Il tasso medio globale è già sceso a 2,2 nascite per donna nel 2021 e, secondo le proiezioni, toccherà 1,6 entro la fine del secolo, ben al di sotto della soglia necessaria per mantenere stabile la popolazione. L’Europa e in particolare l’Italia figurano tra le aree più colpite: il nostro Paese, con un tasso di fertilità di 1,2 figli per donna, è tra quelli destinati a scendere ulteriormente nei prossimi decenni.

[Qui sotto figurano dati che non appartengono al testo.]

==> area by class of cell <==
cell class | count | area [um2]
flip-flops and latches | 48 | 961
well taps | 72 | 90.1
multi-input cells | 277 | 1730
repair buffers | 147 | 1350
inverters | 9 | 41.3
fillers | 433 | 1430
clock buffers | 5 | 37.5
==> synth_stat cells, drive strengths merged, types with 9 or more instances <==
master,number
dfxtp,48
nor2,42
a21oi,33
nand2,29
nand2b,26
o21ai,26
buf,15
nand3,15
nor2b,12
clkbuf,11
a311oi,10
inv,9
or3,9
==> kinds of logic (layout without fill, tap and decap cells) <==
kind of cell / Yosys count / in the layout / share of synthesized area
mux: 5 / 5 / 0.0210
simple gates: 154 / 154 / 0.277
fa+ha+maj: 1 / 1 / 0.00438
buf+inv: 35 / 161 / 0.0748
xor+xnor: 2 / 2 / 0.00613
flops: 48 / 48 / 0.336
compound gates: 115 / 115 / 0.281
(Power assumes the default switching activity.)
<file path="src/rtl/mem_port_arbiter.sv">
// mem_port_arbiter: shares one memory port between instruction fetch (IF) and load/store (D).
// Define ARB_ROUND_ROBIN_EN for round-robin arbitration; otherwise D has fixed priority.
module mem_port_arbiter #(
    parameter int ADDR_W      = 32,
    parameter int DATA_W      = 32,
    parameter int WAIT_CYCLES = 2
) (
    input  logic              clk,
    input  logic              reset,
    input  logic              if_req,
    input  logic [ADDR_W-1:0] if_addr,
    output logic              if_ack,
    output logic [DATA_W-1:0] if_rdata,
    input  logic              d_req,
    input  logic              d_we,
    input  logic [ADDR_W-1:0] d_addr,
    input  logic [DATA_W-1:0] d_wdata,
    output logic              d_ack,
    output logic [DATA_W-1:0] d_rdata,
    output logic              mem_en,
    output logic              mem_we,
    output logic [ADDR_W-1:0] mem_addr,
    output logic [DATA_W-1:0] mem_wdata,
    input  logic [DATA_W-1:0] mem_rdata,
    output logic              busy
);
    typedef enum logic [1:0] {IDLE, ACCESS, RESP} state_t;

    if (WAIT_CYCLES < 1 || WAIT_CYCLES > 15) begin : g_bad_wait
        $error("mem_port_arbiter: WAIT_CYCLES must be in 1..15");
    end

    state_t     state, state_n;
    logic [3:0] cnt;
    logic       own_d, lat_we, pick_d, grant, last;

`ifdef ARB_ROUND_ROBIN_EN
    logic rr_d;
    assign pick_d = d_req && (!if_req || rr_d);
    always_ff @(posedge clk)
        if (!reset)
            rr_d <= 1'b1;
        else if (grant)
            rr_d <= !pick_d;
`else
    assign pick_d = d_req;
`endif

    assign grant = state == IDLE && (if_req || d_req);
    assign last  = state == ACCESS && cnt == 4'd0;

    always_comb begin
        state_n = IDLE;
        state_n = state == IDLE   ? (grant ? ACCESS : IDLE) :
                  state == ACCESS ? (last ? RESP : ACCESS) : IDLE;
    end

    always_ff @(posedge clk) begin
        if (!reset) begin
            state     <= IDLE;
            cnt       <= 4'd0;
            own_d     <= 1'b0;
            lat_we    <= 1'b0;
            mem_en    <= 1'b0;
            mem_we    <= 1'b0;
            mem_addr  <= '0;
            mem_wdata <= '0;
            if_ack    <= 1'b0;
            d_ack     <= 1'b0;
            if_rdata  <= '0;
            d_rdata   <= '0;
            busy      <= 1'b0;
        end else begin
            state  <= state_n;
            mem_en <= state_n == ACCESS;
            mem_we <= state_n == ACCESS && (grant ? pick_d && d_we : lat_we);
            busy   <= state_n != IDLE;
            if_ack <= last && !own_d;
            d_ack  <= last && own_d;
            if (grant) begin
                own_d    <= pick_d;
                lat_we   <= pick_d && d_we;
                mem_addr <= pick_d ? d_addr : if_addr;
                cnt      <= 4'(WAIT_CYCLES - 1);
                if (pick_d)
                    mem_wdata <= d_wdata;
            end else if (state == ACCESS && cnt != 4'd0)
                cnt <= cnt - 4'd1;
            // read data is valid only at the end of the final access cycle
            if (last && !lat_we) begin
                if (own_d)
                    d_rdata <= mem_rdata;
                else
                    if_rdata <= mem_rdata;
            end
        end
    end
endmodule

</file>
<file path="config.mk">
export PLATFORM = sky130hd
export DESIGN_NAME = mem_port_arbiter
export DESIGN_NICKNAME = d
export VERILOG_FILES = /design/src/rtl/mem_port_arbiter.sv
export SDC_FILE = /design/constraint.sdc
export NUM_CORES = 1
export LEC_CHECK = 0
export BUFFER_PORTS_ARGS = -buffer_cell sky130_fd_sc_hd__buf_2
export CAP_MARGIN = 15
export CORE_ASPECT_RATIO = 0.75
export CORE_MARGIN = 2
export CORE_UTILIZATION = 40
export CTS_CLUSTER_SIZE = 12
export DETAILED_ROUTE_END_ITERATION = 7
export PLACE_DENSITY_LB_ADDON = 0.3
export REMOVE_ABC_BUFFERS = 1
export SLEW_MARGIN = 10
export SYNTH_ARGS = -nofsm -noshare
export SYNTH_HDL_FRONTEND = slang
export SYNTH_SLANG_ARGS = --single-unit
export TNS_END_PERCENT = 1
</file>
<file path="constraint.sdc">
create_clock -name clk -period 1.6 [get_ports clk]
set_clock_uncertainty 0.05 [all_clocks]
set_input_delay 0.32 -clock clk [delete_from_list [all_inputs] [get_ports clk]]
set_output_delay 0.32 -clock clk [all_outputs]
set_load 0.02 [all_outputs]
</file>
==> results.cfg <==
[critical_path]
worstSetupStartpoint = cnt[1]$_SDFFE_PP0P_
crit_family = simple AND/OR/NAND/NOR gates
crit_buf_inv = 3
crit_fanout = 8
crit_slowest_cell = or4_4
rr_worst_depth = 7
startpoint_type = flop
cp-end-kind = flop
cp_num_cells = 7
r2r_setup_slack_ns = -0.08
required_ns = 1.89
crit_end = cnt[2]$_SDFFE_PP0P_
worstReg2RegStart = cnt[1]$_SDFFE_PP0P_
cp_cell_sequence = inv_2, ha_4, buf_4, nor3b_4, buf_12, or4_4, a21oi_2
r2r-end = cnt[2]$_SDFFE_PP0P_
crit_arrival_ns = 1.97
worstSetupPathType = flop to flop
crit_path_max_incr_delay_ns = 0.48

[global_routing]
grt_use_met3_pct = 7.04
grt-ovfl-total = 0
met2_usage_pct = 36.9
antenna_found_initial = 1
busiest_layer = met2
grt_pass1_vias = 5442
grt_max_degree = 60
grt_use_total_pct = 22.6
grt_pass1_wl_mm = 27.0
globalRouteMet1Util_pct = 28.7

[sta]
grt_setup_unrepaired = true
maxSlewHeadroom_pct = 78.7
worstMarginPinSlew_ns = 0.318
hold_violations = 0
setup_viol = 58
period_minus_slack_ns = 1.68
setup_slack_ns = -0.0840
tns_ns = -1.56
slew_viol_final = 0
timing.fmax_mhz = 594
period_share_pct = 105

[placement]
pre_cts_slack_ns = -0.179
placed_area_sq_um = 7210
dp_cells = 1008
dp_hpwl_mm = 10.6
gp_congestion = 0.804
port_buffers = 265

[floorplanning]
die_h_um = 106
rows = 37
die_w_um = 140
io_pins = 266
die_area_sq_um = 14800
start_util_pct = 40.5
core_sq_um = 13600

[final_layout]
final_cell_mix = 265 x buf_2, 139 x dfxtp_1, 95 x a21oi_1, 64 x nand3_1, 64 x mux2i_1
register_area_sq_um = 2830
instances_no_fill = 1054
fin_area_sq_um = 8450
syn_to_final_growth_pct = 53.3
final_nets = 1000
final_common_cell = buf_2
multi_input_area_sq_um = 2710
final_layout_size_suffix_gt1_share_pct = 47.7
num-fill-cells = 1177
diodes = 0

[power]
leakage_uw = 0.00381
power_density_nw_per_um2 = 1300
total_power_uw = 11000
irDropWorstVdd_mv = 0.846

[routing]
drt-wirelength-per-cell_um = 16.6
wirelength_mm = 17.5
vias = 5623
dr.first_iter.drc_count = 273
viasPerCell = 5.33
dr.pass1.iters = 5
drtAntennaViolNets = 0
drc = 0

[synthesis]
synth_top_area_share_pct = 51.2
yosysWarnings = 0
post_synth_num_cell_types = 36
async_flop_share_pct = 0
syn_inst = 599
synth-seq-cells = 141
ys_seq_area_share_pct = 51.2
synth_ff_type = dfxtp_1
synthTopCellsByArea = dfxtp_1 51%, mux2i_1 12%, a21oi_1 9.3%
synth.avg_cell_area_sq_um = 9.21
synth_area_sq_um = 5520
synth_edf_count = 0
synth_top_area_cell = dfxtp_1

[clock_network]
cts.path.max_buffers = 2
insertion_delay_ns = 0.41
clock_sinks = 141
clock-root-buffer = clkbuf_16
cts_buffers = 17
ctsHtreeMaxLevel = 4
cts_hold_buf = 0
clk_pin_slew_ns = 0.06
cts_tree = yes

[min_path]
hold_path.class = input port to flop

[run_status]
violations = negative setup slack
status = complete, but fails checks

[run]
cap_violations = 0
routing by layer:
layer / routed length, um / share of wire, %
met2: 8280 / 47
met3: 1480 / 8.5
met1: 7480 / 43
met5: 7 / 0.040
met4: 236 / 1.4
layout make-up:
class                      instances  area share (%)
sequential                       141            33.4
timing repair buffer             309            24.3
tap                              175            2.59
clock inverter                    13            2.24
inverter                           4           0.207
clock buffer                      19            5.24
multi-input combinational        393            32.0
metrics by stage:
stage               utilization (%)  hold slack [ns]
floorplan                         -            0.388
global placement               53.0            0.408
detailed placement             53.0            0.414
CTS                            60.7           0.0808
global route                   62.1           0.0869
finish                         62.1           0.0936
synth_stat cells, types with 2 or more instances:
cell type and n:
dfxtp_1 141, a21oi_1 103, mux2i_1 64, nand3_1 64
o21ai_1 46, nor2_1 35, a211oi_1 32, clkbuf_1 29
buf_2 24, o21ai_0 22, buf_4 6, inv_1 3
nand2_1 3, buf_1 2, nor3b_1 2, or2_2 2
or4_1 2
kinds of logic after synthesis:
group / share of synthesized area (%)
flip-flops: 51.2
AND/OR/NAND/NOR: 10.9
AO/OA/AOI/OAI: 20.7
adder cells (fa/ha/maj): 0.227
buffers and inverters: 5.38
multiplexers: 11.6
tightest hold or removal path, delay by kind of cell:
family | cells | cell delay, ns
buf+inv | 1 | 0.07
mux | 1 | 0.05
simple gates | 1 | 0.07
power by group:
part | switching (uW) | internal, uW | total (uW)
Sequential | 151 | 3800 | 3950
Combinational | 1590 | 1220 | 2820
Clock | 1550 | 2660 | 4210
Total | 3290 | 7680 | 11000
sequential cells by signal (all words and copies together) (netlist names):
name / count
d_rdata: 32
if_rdata: 32
mem_addr: 32
mem_wdata: 32
cnt: 4
state: 2
busy: 1
d_ack: 1
if_ack: 1
lat_we: 1
mem_en: 1
mem_we: 1
own_d: 1
how the worst min path moves through the flow:
| stage | from | to | depth (start not counted) |
|---|---|---|---|
| finish | d_wdata[23] | mem_wdata[23]$_SDFFE_PN0P_ | 3 |
| global route | d_wdata[18] | mem_wdata[18]$_SDFFE_PN0P_ | 3 |
| CTS | d_wdata[23] | mem_wdata[23]$_SDFFE_PN0P_ | 3 |
| detailed placement | d_rdata[23]$_SDFFE_PN0P_ | d_rdata[23]$_SDFFE_PN0P_ | 2 |
| global placement | d_rdata[23]$_SDFFE_PN0P_ | d_rdata[23]$_SDFFE_PN0P_ | 2 |
| floorplan | reset | own_d$_SDFFE_PN0P_ | 1 |
timing repair:
action                                  4_1_cts  5_1_grt
gates resized for setup                      63       40
endpoints found under the setup margin       72       72
hold endpoints to repair                      0        0
pin swaps                                    81       18
cloned                                        7        3
buffers inserted                              3        2
No activity file was read; power rests on OpenSTA's default activity.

«Stiamo affrontando un cambiamento sociale sconcertante – avverte Stein Emil Vollset, coordinatore dello studio -. Mentre la maggior parte del mondo deve far fronte alla contrazione della forza lavoro e all’invecchiamento, altri Paesi, soprattutto africani, vivranno un baby boom in condizioni di povertà e fragilità sanitaria».
Una crisi silenziosa che riguarda anche la salute pubblica
L’infertilità maschile, dunque, non è un tema marginale, ma un indicatore di salute collettiva e demografica. Meno spermatozoi significano meno concepimenti naturali e un ricorso crescente alla procreazione medicalmente assistita, con costi umani ed economici elevati. «Quando una coppia ha difficoltà a concepire – ricorda Salonia – è fondamentale valutare anche la salute riproduttiva maschile. Solo così si può intervenire per tempo e migliorare la prognosi di fertilità».
In un mondo che The Lancet descrive come “spaccato in culla”, con i Paesi ricchi a rischio spopolamento e quelli poveri ancora in piena crescita, anche la crisi dello sperma maschile diventa una metafora biologica della società: sempre più in affanno nel generare futuro.